## config.mk

```make
export PLATFORM = sky130hd
export DESIGN_NAME = rail_slew_and_strobe_timing
export DESIGN_NICKNAME = d
export VERILOG_FILES = /design/src/hdl/rail_timing_pkg.sv /design/src/hdl/cycle_timer.sv /design/src/hdl/rail_slew_and_strobe_timing.sv
export VERILOG_INCLUDE_DIRS = /design/src /design/src/hdl
export SDC_FILE = /design/constraint.sdc
export NUM_CORES = 1
export LEC_CHECK = 0
export BUFFER_PORTS_ARGS = -buffer_cell sky130_fd_sc_hd__buf_4
export CAP_MARGIN = 20
export CORE_MARGIN = 2
export CORE_UTILIZATION = 62
export CTS_BUF_LIST = sky130_fd_sc_hd__clkbuf_16
export DETAILED_ROUTE_END_ITERATION = 12
export PLACE_DENSITY = 0.82
export SYNTH_ARGS = -nofsm -noshare
export SYNTH_HDL_FRONTEND = slang
export SYNTH_SLANG_ARGS = --single-unit
export TNS_END_PERCENT = 50
```

## constraint.sdc

```tcl
create_clock -name clk_i -period 10.3 [get_ports clk_i]
set_input_delay 2.06 -clock clk_i [delete_from_list [all_inputs] [get_ports clk_i]]
set_output_delay 2.06 -clock clk_i [all_outputs]
set_load 0.05 [all_outputs]
```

Activity:
Find and copy each line in the material above where the string "constraint" occurs.

Result of the exercise:
export SDC_FILE = /design/constraint.sdc
## constraint.sdc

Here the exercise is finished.